▶ [What you will do]:
After going through the data, give the number of lines that contain the word "output" as your sole answer.

▶ [Provided information]:
**src/rtl/traffic_pkg.sv**
```systemverilog
// Shared types and constants for the intersection phase scheduler and its
// sibling lamp controller.
package traffic_pkg;

    typedef enum logic [1:0] {
        ALLRED = 2'd0,
        GREEN  = 2'd1,
        YELLOW = 2'd2
    } phase_e;

    // Per-approach lamp colour as a {green, yellow, red} one-hot triple.
    localparam logic [2:0] LAMP_RED    = 3'b001;
    localparam logic [2:0] LAMP_YELLOW = 3'b010;
    localparam logic [2:0] LAMP_GREEN  = 3'b100;

    function automatic int max_int(input int a, input int b);
        return (a > b) ? a : b;
    endfunction

endpackage

```
**src/rtl/traffic_rr_picker.sv**
```systemverilog
// Round-robin picker: first pending approach found searching upward from the
// one after last_grant, wrapping around.
module traffic_rr_picker #(
    parameter int NUM_APPROACH = 4,
    localparam int IDW = $clog2(NUM_APPROACH)
) (
    input  logic [NUM_APPROACH-1:0] pending,
    input  logic [IDW-1:0]          last_grant,
    output logic                    valid,
    output logic [IDW-1:0]          grant_idx
);

    logic [IDW-1:0]          cand [NUM_APPROACH];
    logic [NUM_APPROACH-1:0] hit;

    // cand[gi] is the approach (gi+1) positions after last_grant, modulo N.
    for (genvar gi = 0; gi < NUM_APPROACH; gi++) begin : g_cand
        logic [IDW:0] sum;
        assign sum      = {1'b0, last_grant} + (IDW+1)'(gi + 1);
        assign cand[gi] = (sum >= (IDW+1)'(NUM_APPROACH))
                        ? IDW'(sum - (IDW+1)'(NUM_APPROACH))
                        : IDW'(sum);
        assign hit[gi]  = pending[cand[gi]];
    end

    always_comb begin
        valid     = |hit;
        grant_idx = '0;
        for (int i = NUM_APPROACH - 1; i >= 0; i--) begin
            if (hit[i]) begin
                grant_idx = cand[i];
            end
        end
    end

endmodule

```
**src/rtl/traffic_phase_scheduler.sv**
```systemverilog
// Round-robin GREEN -> YELLOW -> ALLRED phase scheduler for an N-approach
// intersection, with min-green, clearance timing and an all-red override.
module traffic_phase_scheduler
    import traffic_pkg::*;
#(
    parameter int NUM_APPROACH = 4,
    parameter int MIN_GREEN    = 10,
    parameter int MAX_GREEN    = 30,
    parameter int YELLOW_TIME  = 3,
    parameter int ALLRED_TIME  = 2
) (
    input  logic                            clk,
    input  logic                            rstb,
    input  logic [NUM_APPROACH-1:0]         req,
    input  logic                            force_allred,
    output logic [NUM_APPROACH-1:0]         green,
    output logic [NUM_APPROACH-1:0]         yellow,
    output logic [NUM_APPROACH-1:0]         red,
    output logic [$clog2(NUM_APPROACH)-1:0] phase_id,
    output logic                            busy
);

    localparam int IDW = $clog2(NUM_APPROACH);
    localparam int CW  = $clog2(max_int(max_int(MAX_GREEN, YELLOW_TIME), ALLRED_TIME) + 1);

    localparam logic [CW-1:0]  MIN_LIM    = CW'(MIN_GREEN - 1);
    localparam logic [CW-1:0]  GREEN_LIM  = CW'(MAX_GREEN - 1);
    localparam logic [CW-1:0]  YELLOW_LIM = CW'(YELLOW_TIME - 1);
    localparam logic [CW-1:0]  ALLRED_LIM = CW'(ALLRED_TIME - 1);
    localparam logic [IDW-1:0] LAST_IDX   = IDW'(NUM_APPROACH - 1);

    phase_e                  state_reg;
    logic [CW-1:0]           cnt_reg;
    logic [CW-1:0]           cnt_limit;
    logic [CW-1:0]           cnt_step;
    logic [NUM_APPROACH-1:0] pending_reg;
    logic [NUM_APPROACH-1:0] latch_mask;
    logic [IDW-1:0]          last_grant_reg;
    logic [IDW-1:0]          phase_id_reg;
    logic [NUM_APPROACH-1:0] green_reg;
    logic [NUM_APPROACH-1:0] yellow_reg;
    logic [NUM_APPROACH-1:0] red_reg;
    logic                    busy_reg;

    logic                    pick_valid;
    logic [IDW-1:0]          pick_idx;
    logic [NUM_APPROACH-1:0] pick_onehot;
    logic                    grant_now;
    logic                    rival;

    traffic_rr_picker #(
        .NUM_APPROACH (NUM_APPROACH)
    ) u_picker (
        .pending    (pending_reg),
        .last_grant (last_grant_reg),
        .valid      (pick_valid),
        .grant_idx  (pick_idx)
    );

    assign pick_onehot = {{(NUM_APPROACH-1){1'b0}}, 1'b1} << pick_idx;
    assign grant_now   = (state_reg == ALLRED) && (cnt_reg >= ALLRED_LIM)
                       && !force_allred && pick_valid;
    assign rival       = |(pending_reg & ~green_reg);

    always_comb begin
        case (state_reg)
            GREEN:   cnt_limit = GREEN_LIM;
            YELLOW:  cnt_limit = YELLOW_LIM;
            default: cnt_limit = ALLRED_LIM;
        endcase
        cnt_step = (cnt_reg >= cnt_limit) ? cnt_reg : cnt_reg + CW'(1);
    end

    // The approach being served does not re-latch its own request.
    always_comb begin
        latch_mask = '0;
        if (state_reg == GREEN) begin
            latch_mask = green_reg;
        end else if (grant_now) begin
            latch_mask = pick_onehot;
        end
    end

    always_ff @(posedge clk) begin
        if (rstb) begin
            state_reg      <= ALLRED;
            cnt_reg        <= '0;
            pending_reg    <= '0;
            last_grant_reg <= LAST_IDX;
            phase_id_reg   <= '0;
            green_reg      <= '0;
            yellow_reg     <= '0;
            red_reg        <= '1;
            busy_reg       <= 1'b0;
        end else begin
            pending_reg <= (pending_reg | req) & ~latch_mask;
            case (state_reg)
                ALLRED: begin
                    if (grant_now) begin
                        state_reg      <= GREEN;
                        cnt_reg        <= '0;
                        last_grant_reg <= pick_idx;
                        phase_id_reg   <= pick_idx;
                        green_reg      <= pick_onehot;
                        red_reg        <= ~pick_onehot;
                        busy_reg       <= 1'b1;
                    end else begin
                        cnt_reg <= cnt_step;
                    end
                end
                GREEN: begin
                    if (force_allred || ((cnt_reg >= MIN_LIM) && rival)) begin
                        state_reg  <= YELLOW;
                        cnt_reg    <= '0;
                        green_reg  <= '0;
                        yellow_reg <= green_reg;
                    end else begin
                        cnt_reg <= cnt_step;
                    end
                end
                YELLOW: begin
                    if (cnt_reg >= YELLOW_LIM) begin
                        state_reg  <= ALLRED;
                        cnt_reg    <= '0;
                        yellow_reg <= '0;
                        red_reg    <= '1;
                        busy_reg   <= 1'b0;
                    end else begin
                        cnt_reg <= cnt_step;
                    end
                end
                default: begin
                    state_reg  <= ALLRED;
                    cnt_reg    <= '0;
                    green_reg  <= '0;
                    yellow_reg <= '0;
                    red_reg    <= '1;
                    busy_reg   <= 1'b0;
                end
            endcase
        end
    end

    assign green    = green_reg;
    assign yellow   = yellow_reg;
    assign red      = red_reg;
    assign phase_id = phase_id_reg;
    assign busy     = busy_reg;

    // Safety invariants: at most one approach lit non-red, one colour per lamp.
    always_ff @(posedge clk) begin
        if (!rstb) begin
            assert ($onehot0(green_reg | yellow_reg) && ((green_reg & yellow_reg) == '0));
        end
    end

    for (genvar gi = 0; gi < NUM_APPROACH; gi++) begin : g_lamp_chk
        always_ff @(posedge clk) begin
            if (!rstb) begin
                assert ({green_reg[gi], yellow_reg[gi], red_reg[gi]}
                        inside {LAMP_RED, LAMP_YELLOW, LAMP_GREEN});
            end
        end
    end

endmodule

```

▶ [Solution to the problem]:
7